No correction in fact. I knew they were aliases all
along. But I find it clearer to indicate my thoughts by
saying "for" for the classic C loop and "foreach" for
iterating over a list. Particularly when I am trying to
tell C programmers why they should use foreach style
loops rather than for loops. ;-) | [reply] |
I was correcting you because you said that foreach is faster, etc. I think it would have been better to say that foreach is Perl Style and easier to understand, and better to use for those reasons...
just my $0.02
| [reply] |
Read what I wrote exactly as I wrote it the first time.
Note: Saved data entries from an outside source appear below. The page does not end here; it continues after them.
===== src/rtl/uart_arb_pkg.sv =====
`default_nettype none
// ============================================================================
//  Module      : uart_arb_pkg
//  Description : Shared definitions for the UART transmit arbiter. Holds the
//                FSM state encoding, the upper limits of GUARD_CYCLES and
//                BUSY_TIMEOUT, and the width of the shared cycle counter.
//  Config      : none here. UART_ARB_FIXED_PRIO_EN is consumed by
//                uart_tx_arbiter.
//  Revision    : 1.0 - initial release
// ============================================================================
package uart_arb_pkg;

   typedef enum logic [2:0] {
      ST_IDLE      = 3'd0,
      ST_LAUNCH    = 3'd1,
      ST_WAIT_BUSY = 3'd2,
      ST_WAIT_DONE = 3'd3,
      ST_GUARD     = 3'd4
   } arb_state_t;

   localparam int GUARD_CYCLES_MAX = 255;
   localparam int BUSY_TIMEOUT_MAX = 255;

   // One counter serves both the busy timeout and the guard gap. It must
   // hold the larger of the two maxima.
   localparam int CNT_W = 8;

endpackage
`default_nettype wire


===== src/rtl/uart_rr_picker.sv =====
`default_nettype none
// ============================================================================
//  Module      : uart_rr_picker
//  Description : Rotating-priority picker. The search starts at index ptr and
//                wraps modulo N_REQ. The first set bit of valid wins.
//                Tying ptr to zero turns it into a fixed lowest-index-first
//                picker.
//  Ports       : valid [N_REQ-1:0]  request vector
//                ptr   [IDX_W-1:0]  index that has the highest priority
//                grant [N_REQ-1:0]  one-hot winner (zero when none)
//                idx   [IDX_W-1:0]  winner index (zero when none)
//                any                at least one request is valid
//  Revision    : 1.0 - initial release
// ============================================================================
module uart_rr_picker #(
   parameter int N_REQ = 4,
   parameter int IDX_W = $clog2(N_REQ)
) (
   input  logic [N_REQ-1:0] valid,
   input  logic [IDX_W-1:0] ptr,
   output logic [N_REQ-1:0] grant,
   output logic [IDX_W-1:0] idx,
   output logic             any
);

   int               w_sum;
   logic [IDX_W-1:0] w_cand;

   always_comb begin
      grant  = '0;
      idx    = '0;
      any    = 1'b0;
      w_sum  = 0;
      w_cand = '0;
      for (int off = 0; off < N_REQ; off++) begin
         // ptr is always below N_REQ, so one subtraction is enough to wrap.
         w_sum = int'(ptr) + off;
         if (w_sum >= N_REQ) begin
            w_sum = w_sum - N_REQ;
         end
         w_cand = IDX_W'(w_sum);
         if (!any && valid[w_cand]) begin
            any           = 1'b1;
            idx           = w_cand;
            grant[w_cand] = 1'b1;
         end
      end
   end

endmodule
`default_nettype wire


===== src/rtl/uart_tx_arbiter.sv =====
`default_nettype none
// ============================================================================
//  Module      : uart_tx_arbiter
//  Description : Arbitrates N_REQ byte requesters onto a single uart_tx.
//                It picks one requester while idle, pulses tx_en, waits for
//                the transmitter to go busy and then idle again, and keeps a
//                guard gap before the next frame.
//  Config      : `define UART_ARB_FIXED_PRIO_EN selects fixed priority, where
//                the lowest valid index wins. The default is round-robin.
//  Ports       : sys_clk, sys_rst             clock, async active-high reset
//                req_valid/req_data/req_ready requester handshake, bytes packed
//                                             8 bits per requester
//                tx_busy/tx_en/tx_din         uart_tx interface
//                grant_id                     owner of the current frame
//                arb_busy                     FSM not in IDLE
//                tx_err                       one-cycle busy-timeout pulse
//  Revision    : 1.0 - initial release
// ============================================================================
module uart_tx_arbiter
   import uart_arb_pkg::*;
#(
   parameter int N_REQ        = 4,
   parameter int GUARD_CYCLES = 2,
   parameter int BUSY_TIMEOUT = 16
) (
   input  logic                       sys_clk,
   input  logic                       sys_rst,
   input  logic [N_REQ-1:0]           req_valid,
   input  logic [8*N_REQ-1:0]         req_data,
   output logic [N_REQ-1:0]           req_ready,
   input  logic                       tx_busy,
   output logic                       tx_en,
   output logic [7:0]                 tx_din,
   output logic [$clog2(N_REQ)-1:0]   grant_id,
   output logic                       arb_busy,
   output logic                       tx_err
);

   localparam int IDX_W = $clog2(N_REQ);

   // Clamp the parameters to the range the counter can represent.
   localparam int c_guard_eff = (GUARD_CYCLES > GUARD_CYCLES_MAX) ? GUARD_CYCLES_MAX :
                                (GUARD_CYCLES < 0) ? 0 : GUARD_CYCLES;
   localparam int c_busy_eff  = (BUSY_TIMEOUT > BUSY_TIMEOUT_MAX) ? BUSY_TIMEOUT_MAX :
                                (BUSY_TIMEOUT < 1) ? 1 : BUSY_TIMEOUT;

   localparam logic [CNT_W-1:0] c_busy_last  = CNT_W'(c_busy_eff - 1);
   localparam logic [CNT_W-1:0] c_guard_last = CNT_W'((c_guard_eff > 0) ? c_guard_eff - 1 : 0);
   // With a zero guard, the FSM returns to IDLE straight from the frame end.
   localparam logic             c_guard_skip = (c_guard_eff == 0);

   arb_state_t       state_q,    state_d;
   logic [CNT_W-1:0] cnt_q,      cnt_d;
   logic             tx_en_q,    tx_en_d;
   logic             tx_err_q,   tx_err_d;
   logic             arb_busy_q, arb_busy_d;
   logic [7:0]       tx_din_q,   tx_din_d;
   logic [IDX_W-1:0] grant_id_q, grant_id_d;

   logic [N_REQ-1:0] w_pick_grant;
   logic [IDX_W-1:0] w_pick_idx;
   logic             w_pick_any;
   logic [IDX_W-1:0] w_ptr;
   logic             w_grant_ok;

`ifdef UART_ARB_FIXED_PRIO_EN
   assign w_ptr = '0;
`else
   // ptr_q holds the index with the highest priority for the next search,
   // which is the last winner + 1. A reset value of 0 favours requester 0.
   logic [IDX_W-1:0] ptr_q, ptr_d;
   logic [IDX_W-1:0] w_next_ptr;

   assign w_ptr      = ptr_q;
   assign w_next_ptr = (w_pick_idx == IDX_W'(N_REQ - 1)) ? '0 : w_pick_idx + 1'b1;
`endif

   uart_rr_picker #(
      .N_REQ (N_REQ),
      .IDX_W (IDX_W)
   ) u_picker (
      .valid (req_valid),
      .ptr   (w_ptr),
      .grant (w_pick_grant),
      .idx   (w_pick_idx),
      .any   (w_pick_any)
   );

   // A grant happens only in IDLE while the transmitter is free.
   assign w_grant_ok = (state_q == ST_IDLE) && !tx_busy && w_pick_any;

   // The acceptance strobe is combinational. It is also gated by reset so that
   // it is zero while reset is held.
   assign req_ready = (w_grant_ok && !sys_rst) ? w_pick_grant : '0;

   always_comb begin
      state_d    = state_q;
      cnt_d      = cnt_q;
      tx_err_d   = 1'b0;
      tx_din_d   = tx_din_q;
      grant_id_d = grant_id_q;
`ifndef UART_ARB_FIXED_PRIO_EN
      ptr_d      = ptr_q;
`endif
      case (state_q)
         ST_IDLE: begin
            if (w_grant_ok) begin
               state_d    = ST_LAUNCH;
               tx_din_d   = req_data[{w_pick_idx, 3'b000} +: 8];
               grant_id_d = w_pick_idx;
`ifndef UART_ARB_FIXED_PRIO_EN
               ptr_d      = w_next_ptr;
`endif
            end
         end
         ST_LAUNCH: begin
            // The count includes the launch cycle. The error pulse, which is
            // registered, then lands exactly BUSY_TIMEOUT cycles after tx_en.
            state_d = ST_WAIT_BUSY;
            cnt_d   = CNT_W'(1);
         end
         ST_WAIT_BUSY: begin
            if (tx_busy) begin
               state_d = ST_WAIT_DONE;
               cnt_d   = '0;
            end else if (cnt_q >= c_busy_last) begin
               tx_err_d = 1'b1;
               state_d  = c_guard_skip ? ST_IDLE : ST_GUARD;
               cnt_d    = '0;
            end else begin
               cnt_d = cnt_q + 1'b1;
            end
         end
         ST_WAIT_DONE: begin
            if (!tx_busy) begin
               state_d = c_guard_skip ? ST_IDLE : ST_GUARD;
               cnt_d   = '0;
            end
         end
         ST_GUARD: begin
            if (cnt_q >= c_guard_last) begin
               state_d = ST_IDLE;
               cnt_d   = '0;
            end else begin
               cnt_d = cnt_q + 1'b1;
            end
         end
         default: begin
            state_d = ST_IDLE;
            cnt_d   = '0;
         end
      endcase
      tx_en_d    = (state_d == ST_LAUNCH);
      arb_busy_d = (state_d != ST_IDLE);
   end

   always_ff @(posedge sys_clk or posedge sys_rst) begin
      if (sys_rst) begin
         state_q    <= ST_IDLE;
         cnt_q      <= '0;
         tx_en_q    <= 1'b0;
         tx_err_q   <= 1'b0;
         arb_busy_q <= 1'b0;
         tx_din_q   <= '0;
         grant_id_q <= '0;
`ifndef UART_ARB_FIXED_PRIO_EN
         ptr_q      <= '0;
`endif
      end else begin
         state_q    <= state_d;
         cnt_q      <= cnt_d;
         tx_en_q    <= tx_en_d;
         tx_err_q   <= tx_err_d;
         arb_busy_q <= arb_busy_d;
         tx_din_q   <= tx_din_d;
         grant_id_q <= grant_id_d;
`ifndef UART_ARB_FIXED_PRIO_EN
         ptr_q      <= ptr_d;
`endif
      end
   end

   assign tx_en    = tx_en_q;
   assign tx_err   = tx_err_q;
   assign arb_busy = arb_busy_q;
   assign tx_din   = tx_din_q;
   assign grant_id = grant_id_q;

endmodule
`default_nettype wire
I said that foreach loops are faster than classic C-style
loops. Yes, you can write a classic C-style loop using
foreach. But nobody thinks that way.
And indeed iterating directly over a list is
*significantly* faster, less error prone, etc, than doing
an explicit loop over the indices, looking up array values
inside the loop.
That is not disinformation, that is simple fact and I have
found that that factual information carries a lot more
weight with C programmers starting out with Perl than saying,
"Well the standard Perl idiom is..."
Have you ever said, "This is Perl Style and easier to
understand." and been told, "Well I am a C programmer, I
have been using for loops for 15 years and they are easier
for me to understand because I am used to them."? You
won't win that argument...
| [reply] |
Why confuse them though? I would think that telling them up front
that they are the same would be easier for them in the long run.
Bad enough that some perl programmers still think that they are
somehow different. I never use "foreach" myself, but that's because I am
exercising the first Perl Virtue. :)
| [reply] |
What makes you think I confuse them?
I show them the idiom as I write it and encourage them to
write it the same way. If the question of whether they
are the same comes up, I just say, "Yeah, they are aliases
for each other, but I like to write them differently
because I think it is clearer that way." I have yet to
see anyone find that a huge hurdle. I have seen getting
used to the different type of looping be a hurdle.
As for telling people things up front, do you think that
up front I tell people that blocks are really hashes, REs
are really done by recursion, or many other minor details
of the language? Perl is a big language, with many
corners, and you shouldn't present it all at once.